Dataset:
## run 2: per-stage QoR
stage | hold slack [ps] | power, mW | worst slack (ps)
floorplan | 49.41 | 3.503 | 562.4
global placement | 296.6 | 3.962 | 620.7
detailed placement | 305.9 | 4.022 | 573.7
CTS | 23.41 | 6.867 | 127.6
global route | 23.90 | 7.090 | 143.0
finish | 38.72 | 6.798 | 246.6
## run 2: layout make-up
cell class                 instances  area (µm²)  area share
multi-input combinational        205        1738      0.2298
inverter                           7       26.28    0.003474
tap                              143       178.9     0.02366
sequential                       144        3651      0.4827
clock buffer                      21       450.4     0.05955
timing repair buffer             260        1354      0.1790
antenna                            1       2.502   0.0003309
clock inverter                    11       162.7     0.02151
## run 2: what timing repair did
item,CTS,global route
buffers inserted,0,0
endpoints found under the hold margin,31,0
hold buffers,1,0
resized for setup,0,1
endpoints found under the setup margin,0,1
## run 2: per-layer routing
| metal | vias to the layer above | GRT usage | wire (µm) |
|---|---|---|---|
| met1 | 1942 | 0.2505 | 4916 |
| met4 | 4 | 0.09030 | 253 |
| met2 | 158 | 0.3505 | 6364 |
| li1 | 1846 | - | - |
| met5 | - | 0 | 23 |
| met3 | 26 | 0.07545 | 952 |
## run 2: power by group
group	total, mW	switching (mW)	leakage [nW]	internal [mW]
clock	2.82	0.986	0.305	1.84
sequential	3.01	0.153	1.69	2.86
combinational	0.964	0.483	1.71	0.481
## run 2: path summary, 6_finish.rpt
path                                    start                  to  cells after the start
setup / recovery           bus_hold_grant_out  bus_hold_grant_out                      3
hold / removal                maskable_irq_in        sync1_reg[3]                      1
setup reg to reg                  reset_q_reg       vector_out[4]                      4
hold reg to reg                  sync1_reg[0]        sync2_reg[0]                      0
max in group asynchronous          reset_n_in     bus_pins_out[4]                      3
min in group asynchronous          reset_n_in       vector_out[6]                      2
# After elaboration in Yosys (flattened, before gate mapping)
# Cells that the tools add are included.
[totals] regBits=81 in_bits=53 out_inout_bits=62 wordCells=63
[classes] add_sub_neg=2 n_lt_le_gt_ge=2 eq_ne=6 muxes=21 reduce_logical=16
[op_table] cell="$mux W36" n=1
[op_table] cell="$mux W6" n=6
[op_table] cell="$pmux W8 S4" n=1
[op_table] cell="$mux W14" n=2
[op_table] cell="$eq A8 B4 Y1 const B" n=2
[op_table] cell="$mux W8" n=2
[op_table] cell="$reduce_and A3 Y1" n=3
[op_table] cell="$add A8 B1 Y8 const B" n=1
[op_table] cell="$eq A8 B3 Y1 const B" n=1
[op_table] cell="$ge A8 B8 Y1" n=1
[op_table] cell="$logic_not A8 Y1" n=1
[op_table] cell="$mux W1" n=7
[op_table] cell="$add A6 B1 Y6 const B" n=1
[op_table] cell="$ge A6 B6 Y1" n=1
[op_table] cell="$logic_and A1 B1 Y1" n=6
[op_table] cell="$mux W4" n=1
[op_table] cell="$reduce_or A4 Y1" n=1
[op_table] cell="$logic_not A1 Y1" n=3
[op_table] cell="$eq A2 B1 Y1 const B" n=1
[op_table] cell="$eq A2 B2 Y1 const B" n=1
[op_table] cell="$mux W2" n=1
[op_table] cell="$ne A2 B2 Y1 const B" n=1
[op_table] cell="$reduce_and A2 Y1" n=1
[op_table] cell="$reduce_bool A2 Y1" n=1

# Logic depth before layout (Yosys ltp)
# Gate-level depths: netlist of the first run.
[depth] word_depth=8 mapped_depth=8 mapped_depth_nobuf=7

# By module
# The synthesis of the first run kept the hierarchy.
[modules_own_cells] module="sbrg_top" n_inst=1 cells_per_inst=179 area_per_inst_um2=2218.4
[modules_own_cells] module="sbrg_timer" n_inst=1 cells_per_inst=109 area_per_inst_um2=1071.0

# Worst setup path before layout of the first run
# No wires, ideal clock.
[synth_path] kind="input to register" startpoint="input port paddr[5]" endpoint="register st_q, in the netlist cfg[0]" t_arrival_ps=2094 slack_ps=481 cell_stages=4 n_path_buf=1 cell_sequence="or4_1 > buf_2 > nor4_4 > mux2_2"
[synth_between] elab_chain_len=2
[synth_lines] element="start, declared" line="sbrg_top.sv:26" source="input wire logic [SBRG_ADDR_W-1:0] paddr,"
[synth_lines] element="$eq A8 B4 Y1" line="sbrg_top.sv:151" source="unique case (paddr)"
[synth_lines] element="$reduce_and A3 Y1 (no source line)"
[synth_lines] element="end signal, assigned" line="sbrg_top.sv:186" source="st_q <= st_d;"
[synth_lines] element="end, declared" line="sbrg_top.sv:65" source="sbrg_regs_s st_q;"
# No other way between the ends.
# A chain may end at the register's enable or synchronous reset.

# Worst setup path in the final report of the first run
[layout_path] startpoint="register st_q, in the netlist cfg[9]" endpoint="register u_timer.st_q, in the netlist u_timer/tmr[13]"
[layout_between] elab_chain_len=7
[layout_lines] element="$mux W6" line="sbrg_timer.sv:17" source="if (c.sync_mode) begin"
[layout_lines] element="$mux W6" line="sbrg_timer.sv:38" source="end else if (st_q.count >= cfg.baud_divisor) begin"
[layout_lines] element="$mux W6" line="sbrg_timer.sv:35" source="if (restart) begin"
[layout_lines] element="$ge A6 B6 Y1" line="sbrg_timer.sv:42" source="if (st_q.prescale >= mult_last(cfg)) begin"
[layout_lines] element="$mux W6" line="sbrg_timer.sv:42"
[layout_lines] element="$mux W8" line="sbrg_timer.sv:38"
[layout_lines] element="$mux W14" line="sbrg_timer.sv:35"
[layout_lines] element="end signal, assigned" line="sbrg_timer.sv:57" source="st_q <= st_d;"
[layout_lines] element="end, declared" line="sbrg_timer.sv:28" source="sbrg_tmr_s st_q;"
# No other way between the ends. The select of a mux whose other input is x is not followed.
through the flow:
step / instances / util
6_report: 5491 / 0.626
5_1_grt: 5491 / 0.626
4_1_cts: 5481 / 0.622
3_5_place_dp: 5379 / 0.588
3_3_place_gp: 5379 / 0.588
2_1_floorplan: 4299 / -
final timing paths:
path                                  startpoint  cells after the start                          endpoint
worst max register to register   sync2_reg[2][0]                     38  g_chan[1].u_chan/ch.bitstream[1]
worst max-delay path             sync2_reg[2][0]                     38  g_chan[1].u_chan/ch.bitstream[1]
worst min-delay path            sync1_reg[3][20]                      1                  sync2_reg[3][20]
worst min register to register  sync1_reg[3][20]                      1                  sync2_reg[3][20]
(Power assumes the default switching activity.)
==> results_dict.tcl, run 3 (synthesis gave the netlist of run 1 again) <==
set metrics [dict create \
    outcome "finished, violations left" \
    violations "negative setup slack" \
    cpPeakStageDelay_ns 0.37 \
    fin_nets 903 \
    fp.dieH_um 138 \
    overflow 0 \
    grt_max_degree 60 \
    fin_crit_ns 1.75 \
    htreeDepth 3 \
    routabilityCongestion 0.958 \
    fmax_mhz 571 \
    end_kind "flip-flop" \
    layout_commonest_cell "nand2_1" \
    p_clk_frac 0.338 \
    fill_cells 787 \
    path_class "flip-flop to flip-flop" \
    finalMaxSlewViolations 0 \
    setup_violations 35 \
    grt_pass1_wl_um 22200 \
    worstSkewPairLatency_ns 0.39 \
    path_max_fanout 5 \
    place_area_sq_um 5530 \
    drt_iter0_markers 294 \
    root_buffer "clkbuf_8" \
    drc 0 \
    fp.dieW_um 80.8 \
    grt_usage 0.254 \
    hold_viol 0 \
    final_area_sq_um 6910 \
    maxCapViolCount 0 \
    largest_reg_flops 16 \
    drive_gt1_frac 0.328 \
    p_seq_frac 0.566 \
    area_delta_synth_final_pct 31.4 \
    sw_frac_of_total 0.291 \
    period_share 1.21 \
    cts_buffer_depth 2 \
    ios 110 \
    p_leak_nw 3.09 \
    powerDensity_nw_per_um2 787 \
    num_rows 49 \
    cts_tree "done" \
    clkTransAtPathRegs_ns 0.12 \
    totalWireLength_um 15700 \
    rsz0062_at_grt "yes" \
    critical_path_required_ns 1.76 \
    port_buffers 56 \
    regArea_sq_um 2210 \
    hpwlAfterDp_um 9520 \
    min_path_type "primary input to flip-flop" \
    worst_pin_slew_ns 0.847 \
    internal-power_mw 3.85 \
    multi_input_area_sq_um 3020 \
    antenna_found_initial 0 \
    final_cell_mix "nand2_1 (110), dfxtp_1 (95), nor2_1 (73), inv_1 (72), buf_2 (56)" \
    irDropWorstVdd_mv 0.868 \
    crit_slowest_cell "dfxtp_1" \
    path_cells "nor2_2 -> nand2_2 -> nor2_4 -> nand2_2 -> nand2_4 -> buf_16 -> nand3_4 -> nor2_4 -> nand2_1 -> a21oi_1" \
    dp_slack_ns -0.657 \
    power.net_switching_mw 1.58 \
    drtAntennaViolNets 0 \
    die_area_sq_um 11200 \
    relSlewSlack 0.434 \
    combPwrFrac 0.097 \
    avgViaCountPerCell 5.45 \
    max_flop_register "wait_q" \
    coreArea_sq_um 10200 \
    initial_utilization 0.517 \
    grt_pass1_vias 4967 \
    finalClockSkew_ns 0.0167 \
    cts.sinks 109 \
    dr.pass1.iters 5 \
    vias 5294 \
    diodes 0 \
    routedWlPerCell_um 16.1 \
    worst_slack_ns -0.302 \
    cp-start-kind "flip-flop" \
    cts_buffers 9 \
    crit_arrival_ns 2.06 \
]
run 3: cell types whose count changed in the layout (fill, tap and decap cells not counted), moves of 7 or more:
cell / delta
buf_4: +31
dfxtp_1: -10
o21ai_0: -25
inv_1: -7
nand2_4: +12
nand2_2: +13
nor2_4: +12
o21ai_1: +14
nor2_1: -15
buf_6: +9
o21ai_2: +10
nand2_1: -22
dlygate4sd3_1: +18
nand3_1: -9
--- src/rb_timer_defs.vh ---
`ifndef RB_TIMER_DEFS_VH
`define RB_TIMER_DEFS_VH
// ==========================================
// Register indexes (byte address = 4 x index)
`define IDX_TIMER_CONTROL 10'h108
`define IDX_ONESHOT_CONTROL 10'h109
`define IDX_OUTPUT_TRIGGER_CONTROL 10'h10a
`define IDX_TIMER_MODE_CONFIG 10'h10b
`define IDX_PRESCALER_COUNT 10'h10c
`define IDX_SECONDARY_RELOAD 10'h10d
`define IDX_PRIMARY_COUNT 10'h10e
// ==========================================
// Field positions
`define CTL_RUN_REQUEST 0
`define CTL_RUN_STATUS 1
`define CTL_FORCED_HALT 2
`define OSC_TRIGGER 0
`define OSC_ABORT 1
`define OSC_ACTIVE 2
`define IOC_LEVEL_SELECT 0
`define IOC_OUTPUT_SWITCH 1
`define IOC_EXT_ENABLE 2
`define IOC_EXT_POLARITY 3
`define MODE_WRITE_TARGET 3
`define MODE_GATE_OFF 7
// ==========================================
// Operating modes and count sources
`define OPMODE_TIMER 2'h0
`define OPMODE_WAVEFORM 2'h1
`define OPMODE_ONESHOT 2'h2
`define OPMODE_DELAYED 2'h3
`define SRC_F1 2'h0
`define SRC_F8 2'h1
`define SRC_COMPANION 2'h2
`define SRC_F2 2'h3
// ==========================================
// Reset values, masks and timing counts
`define COUNT_RESET 8'hff
`define MODE_RESET 8'h00
`define MODE_WRITE_MASK 8'hbb
`define IOC_RESET 4'h0
`define SYNC_STAGES 2
`endif

--- src/rb_timer.v ---
// How it works
// - Trigger bit write starts one-shot, reads zero
// - Abort bit write stops one-shot, reads zero
// - Active flag shows one-shot running or waiting
// - Forced halt clears one-shot active flag
// - One-shot control only acts in modes 1x
// - Mode field bits 1:0 pick operating mode
// - Write target bit: both or reload only
// - Bit 7 cuts the count source off
// - Forced halt sets prescaler to all ones
// - Forced halt sets secondary to all ones
// - Forced halt sets primary to all ones
// - Secondary commits when primary is written
// - Waveform alternates reloads, primary reads live count
// - Delayed mode: primary waits, secondary pulse width
// - Timer mode reloads primary on underflow
// - Underflow every (n+1)(m+1) source cycles
// - Interrupt each underflow, pin is plain port
// - Run bit starts, clear or halt stops
// - Running writes reach counters on next event
// - Control: run, status, halt reads zero
//
// Chosen here: the Avalon-MM interface to the registers.
`include "rb_timer_defs.vh"
`default_nettype none
module rb_timer (
   input wire clk_sys,
   input wire nrst,
   input wire [11:0] address,
   input wire read,
   input wire write,
   input wire [31:0] writedata,
   output reg [31:0] readdata,
   output reg waitrequest,
   input wire companion_underflow,
   input wire external_trigger_input,
   input wire port_latch,
   output reg pulse_output_pin,
   output reg timer_irq
);
   // ==========================================
   // Declarations
   reg run_request_bit;
   reg run_status_flag;
   reg oneshot_active_flag;
   reg [3:0] out_ctl;
   reg [7:0] mode_cfg;
   reg [7:0] pre_rl;
   reg [7:0] pri_rl;
   reg [7:0] sec_rl;
   reg [7:0] sec_staged;
   reg phase;
   reg pre_pend;
   reg tmr_pend;
   reg [`SYNC_STAGES-1:0] trig_sync;
   reg trig_last;
   reg [7:0] rd_mux;
   wire take;
   wire wr;
   wire [9:0] idx;
   wire wr_ctrl;
   wire wr_osc;
   wire wr_ioc;
   wire wr_mode;
   wire wr_pre;
   wire wr_sec;
   wire wr_pri;
   wire halt;
   wire stopped;
   wire [1:0] op_mode;
   wire osc_en;
   wire alt_mode;
   wire write_target_select;
   wire src_tick;
   wire counting;
   wire tick;
   wire ext_level;
   wire ext_edge;
   wire sw_trig;
   wire abort;
   wire trig;
   wire os_end;
   wire restart;
   wire pre_load;
   wire pre_dec;
   wire [7:0] pre_val;
   wire [7:0] pre_cnt;
   wire pre_uf;
   wire tmr_load;
   wire tmr_dec;
   wire [7:0] tmr_val;
   wire [7:0] tmr_cnt;
   wire tmr_uf;
   wire pulse_phase;
   wire level;

   // ==========================================
   // Avalon-MM slave
   // A request is held one cycle with waitrequest high, then answered
   assign take = (read | write) & waitrequest;
   assign wr = write & ~waitrequest;
   assign idx = address[11:2];
   assign wr_ctrl = wr & (idx == `IDX_TIMER_CONTROL);
   assign wr_osc = wr & (idx == `IDX_ONESHOT_CONTROL);
   assign wr_ioc = wr & (idx == `IDX_OUTPUT_TRIGGER_CONTROL);
   assign wr_mode = wr & (idx == `IDX_TIMER_MODE_CONFIG);
   assign wr_pre = wr & (idx == `IDX_PRESCALER_COUNT);
   assign wr_sec = wr & (idx == `IDX_SECONDARY_RELOAD);
   assign wr_pri = wr & (idx == `IDX_PRIMARY_COUNT);

   // Wait state generator
   always @(posedge clk_sys or negedge nrst) begin
      if (!nrst) begin
         waitrequest <= 1'b1;
      end else begin
         waitrequest <= ~take;
      end
   end

   // Read view; unmapped and write-only words read zero
   always @* begin
      case (idx)
         `IDX_TIMER_CONTROL: rd_mux = {6'h00, run_status_flag, run_request_bit};
         `IDX_ONESHOT_CONTROL: rd_mux = {5'h00, oneshot_active_flag, 2'h0};
         `IDX_OUTPUT_TRIGGER_CONTROL: rd_mux = {4'h0, out_ctl};
         `IDX_TIMER_MODE_CONFIG: rd_mux = mode_cfg;
         `IDX_PRESCALER_COUNT: rd_mux = pre_cnt;
         `IDX_PRIMARY_COUNT: rd_mux = tmr_cnt;
         default: rd_mux = 8'h00;
      endcase
   end

   // Read data stand while waitrequest is low
   always @(posedge clk_sys or negedge nrst) begin
      if (!nrst) begin
         readdata <= 32'h0000_0000;
      end else if (take && read) begin
         readdata <= {24'h00_0000, rd_mux};
      end
   end

   // ==========================================
   // Mode decode
   assign op_mode = mode_cfg[1:0];
   assign osc_en = op_mode[1];
   assign alt_mode = (op_mode == `OPMODE_WAVEFORM) | (op_mode == `OPMODE_DELAYED);
   assign write_target_select = mode_cfg[`MODE_WRITE_TARGET];
   assign halt = wr_ctrl & writedata[`CTL_FORCED_HALT];
   assign stopped = ~run_status_flag;

   // Configuration registers
   always @(posedge clk_sys or negedge nrst) begin
      if (!nrst) begin
         mode_cfg <= `MODE_RESET;
         out_ctl <= `IOC_RESET;
      end else begin
         if (wr_mode) begin
            mode_cfg <= writedata[7:0] & `MODE_WRITE_MASK;
         end
         if (wr_ioc) begin
            out_ctl <= writedata[3:0];
         end
      end
   end

   // ==========================================
   // Count source
   rb_source_select u_src (
      .clk_sys(clk_sys),
      .nrst(nrst),
      .sel(mode_cfg[5:4]),
      .gate_off(mode_cfg[`MODE_GATE_OFF]),
      .companion_underflow(companion_underflow),
      .tick(src_tick)
   );

   // Run control; status follows the request one cycle later, but a forced halt clears both in the same cycle
   always @(posedge clk_sys or negedge nrst) begin
      if (!nrst) begin
         run_request_bit <= 1'b0;
         run_status_flag <= 1'b0;
      end else begin
         if (wr_ctrl) begin
            run_request_bit <= writedata[`CTL_RUN_REQUEST] & ~halt;
         end
         run_status_flag <= run_request_bit & ~halt;
      end
   end

   // One-shot modes count only while a shot is active
   assign counting = osc_en ? oneshot_active_flag : 1'b1;
   assign tick = run_status_flag & src_tick & counting;

   // ==========================================
   // External trigger, synchronised before any edge logic
   always @(posedge clk_sys or negedge nrst) begin
      if (!nrst) begin
         trig_sync <= {`SYNC_STAGES{1'b1}}; // Pin idles high, so no false edge after reset
         trig_last <= 1'b1;
      end else begin
         trig_sync <= {trig_sync[`SYNC_STAGES-2:0], external_trigger_input};
         trig_last <= ext_level;
      end
   end
   assign ext_level = trig_sync[`SYNC_STAGES-1];
   // Polarity 1 takes rising edges, 0 falling
   assign ext_edge = out_ctl[`IOC_EXT_POLARITY] ? (ext_level & ~trig_last) : (~ext_level & trig_last);

   // ==========================================
   // One-shot sequencing
   assign sw_trig = wr_osc & writedata[`OSC_TRIGGER] & osc_en;
   assign abort = wr_osc & writedata[`OSC_ABORT] & osc_en;
   // A trigger while a shot runs is ignored
   assign trig = run_status_flag & osc_en & ~oneshot_active_flag & ~abort
                 & (sw_trig | (ext_edge & out_ctl[`IOC_EXT_ENABLE]));
   // Delayed mode ends after the pulse phase, plain one-shot at once
   assign os_end = osc_en & oneshot_active_flag & tmr_uf
                   & ((op_mode == `OPMODE_ONESHOT) | phase);
   assign restart = trig | os_end | (abort & oneshot_active_flag);

   // Active flag and phase; primary phase first after every start
   always @(posedge clk_sys or negedge nrst) begin
      if (!nrst) begin
         oneshot_active_flag <= 1'b0;
         phase <= 1'b0;
      end else if (halt || abort || !run_request_bit) begin
         oneshot_active_flag <= 1'b0;
         phase <= 1'b0;
      end else if (trig) begin
         oneshot_active_flag <= 1'b1;
         phase <= 1'b0;
      end else if (os_end) begin
         oneshot_active_flag <= 1'b0;
         phase <= 1'b0;
      end else if (tmr_uf && alt_mode) begin
         phase <= ~phase;
      end else if (!run_status_flag) begin
         phase <= 1'b0;
      end
   end

   // ==========================================
   // Reload registers
   // Secondary is staged and only commits with the primary write
   always @(posedge clk_sys or negedge nrst) begin
      if (!nrst) begin
         pre_rl <= `COUNT_RESET;
         pri_rl <= `COUNT_RESET;
         sec_rl <= `COUNT_RESET;
         sec_staged <= `COUNT_RESET;
      end else if (halt) begin
         pre_rl <= `COUNT_RESET;
         pri_rl <= `COUNT_RESET;
         sec_rl <= `COUNT_RESET;
         sec_staged <= `COUNT_RESET;
      end else begin
         if (wr_pre) begin
            pre_rl <= writedata[7:0];
         end
         if (wr_sec) begin
            sec_staged <= writedata[7:0];
         end
         if (wr_pri) begin
            pri_rl <= writedata[7:0];
            sec_rl <= sec_staged;
         end
      end
   end

   // Running writes with write-both wait for the counters' own event
   always @(posedge clk_sys or negedge nrst) begin
      if (!nrst) begin
         pre_pend <= 1'b0;
         tmr_pend <= 1'b0;
      end else if (halt || stopped) begin
         pre_pend <= 1'b0;
         tmr_pend <= 1'b0;
      end else begin
         if (wr_pre && !write_target_select) begin
            pre_pend <= 1'b1;
         end else if (tick) begin
            pre_pend <= 1'b0;
         end
         if (wr_pri && !write_target_select) begin
            tmr_pend <= 1'b1;
         end else if (pre_uf) begin
            tmr_pend <= 1'b0;
         end
      end
   end

   // ==========================================
   // Prescaler counter
   assign pre_load = halt | (wr_pre & stopped) | (tick & pre_pend) | restart;
   assign pre_dec = tick & ~pre_pend;
   assign pre_val = halt ? `COUNT_RESET : ((wr_pre & stopped) ? writedata[7:0] : pre_rl);

   rb_down_counter #(.W(8)) u_pre (
      .clk_sys(clk_sys),
      .nrst(nrst),
      .load(pre_load),
      .dec(pre_dec),
      .value(pre_val),
      .count(pre_cnt),
      .underflow(pre_uf)
   );

   // ==========================================
   // Timer counter; counts prescaler underflows
   assign tmr_load = halt | (wr_pri & stopped) | (pre_uf & tmr_pend) | restart;
   assign tmr_dec = pre_uf & ~tmr_pend;
   // Leaving the primary phase reloads from the secondary value
   assign tmr_val = halt ? `COUNT_RESET :
                    (wr_pri & stopped) ? writedata[7:0] :
                    (tmr_uf & ~phase & alt_mode & ~os_end) ? sec_rl : pri_rl;

   rb_down_counter #(.W(8)) u_tmr (
      .clk_sys(clk_sys),
      .nrst(nrst),
      .load(tmr_load),
      .dec(tmr_dec),
      .value(tmr_val),
      .count(tmr_cnt),
      .underflow(tmr_uf)
   );

   // ==========================================
   // Interrupt request pulse
   always @(posedge clk_sys or negedge nrst) begin
      if (!nrst) begin
         timer_irq <= 1'b0;
      end else begin
         case (op_mode)
            `OPMODE_TIMER: timer_irq <= tmr_uf;
            `OPMODE_WAVEFORM: timer_irq <= tmr_uf & phase;
            default: timer_irq <= os_end;
         endcase
      end
   end

   // ==========================================
   // Pulse output pin
   // Level select 0 drives high in the primary or pulse phase
   assign pulse_phase = osc_en ? (oneshot_active_flag & ((op_mode == `OPMODE_ONESHOT) | phase))
                               : (run_status_flag & ~phase);
   assign level = pulse_phase ^ out_ctl[`IOC_LEVEL_SELECT];

   // Timer mode or output switch hands the pin to the port latch
   always @(posedge clk_sys or negedge nrst) begin
      if (!nrst) begin
         pulse_output_pin <= 1'b0;
      end else if ((op_mode == `OPMODE_TIMER) || out_ctl[`IOC_OUTPUT_SWITCH]) begin
         pulse_output_pin <= port_latch;
      end else begin
         pulse_output_pin <= level;
      end
   end
endmodule // rb_timer
`default_nettype wire

--- src/rb_down_counter.v ---
`default_nettype none
// ==========================================
// Reloadable down counter
module rb_down_counter #(
   parameter W = 8
) (
   input wire clk_sys,
   input wire nrst,
   input wire load,
   input wire dec,
   input wire [W-1:0] value,
   output reg [W-1:0] count,
   output wire underflow
);
   // Passing below zero is the underflow; it reloads from value
   assign underflow = dec & (count == {W{1'b0}});

   // Load wins over decrement
   always @(posedge clk_sys or negedge nrst) begin
      if (!nrst) begin
         count <= {W{1'b1}};
      end else if (load || underflow) begin
         count <= value;
      end else if (dec) begin
         count <= count - {{(W-1){1'b0}}, 1'b1};
      end
   end
endmodule // rb_down_counter
`default_nettype wire

--- src/rb_source_select.v ---
`include "rb_timer_defs.vh"
`default_nettype none
// ==========================================
// Count source enable pulses
module rb_source_select (
   input wire clk_sys,
   input wire nrst,
   input wire [1:0] sel,
   input wire gate_off,
   input wire companion_underflow,
   output reg tick
);
   reg [2:0] div;

   // Free running divider gives f2 and f8 as one-cycle enables
   always @(posedge clk_sys or negedge nrst) begin
      if (!nrst) begin
         div <= 3'h0;
      end else begin
         div <= div + 3'h1;
      end
   end

   // Gate off cuts the source before the prescaler
   always @* begin
      case (sel)
         `SRC_F1: tick = 1'b1;
         `SRC_F8: tick = (div == 3'h7);
         `SRC_COMPANION: tick = companion_underflow;
         `SRC_F2: tick = div[0];
         default: tick = 1'b0;
      endcase
      if (gate_off) begin
         tick = 1'b0;
      end
   end
endmodule // rb_source_select
`default_nettype wire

Your task: Copy all the lines above that hold the string "sequential".

Reply:
sequential                       144        3651      0.4827
sequential	3.01	0.153	1.69	2.86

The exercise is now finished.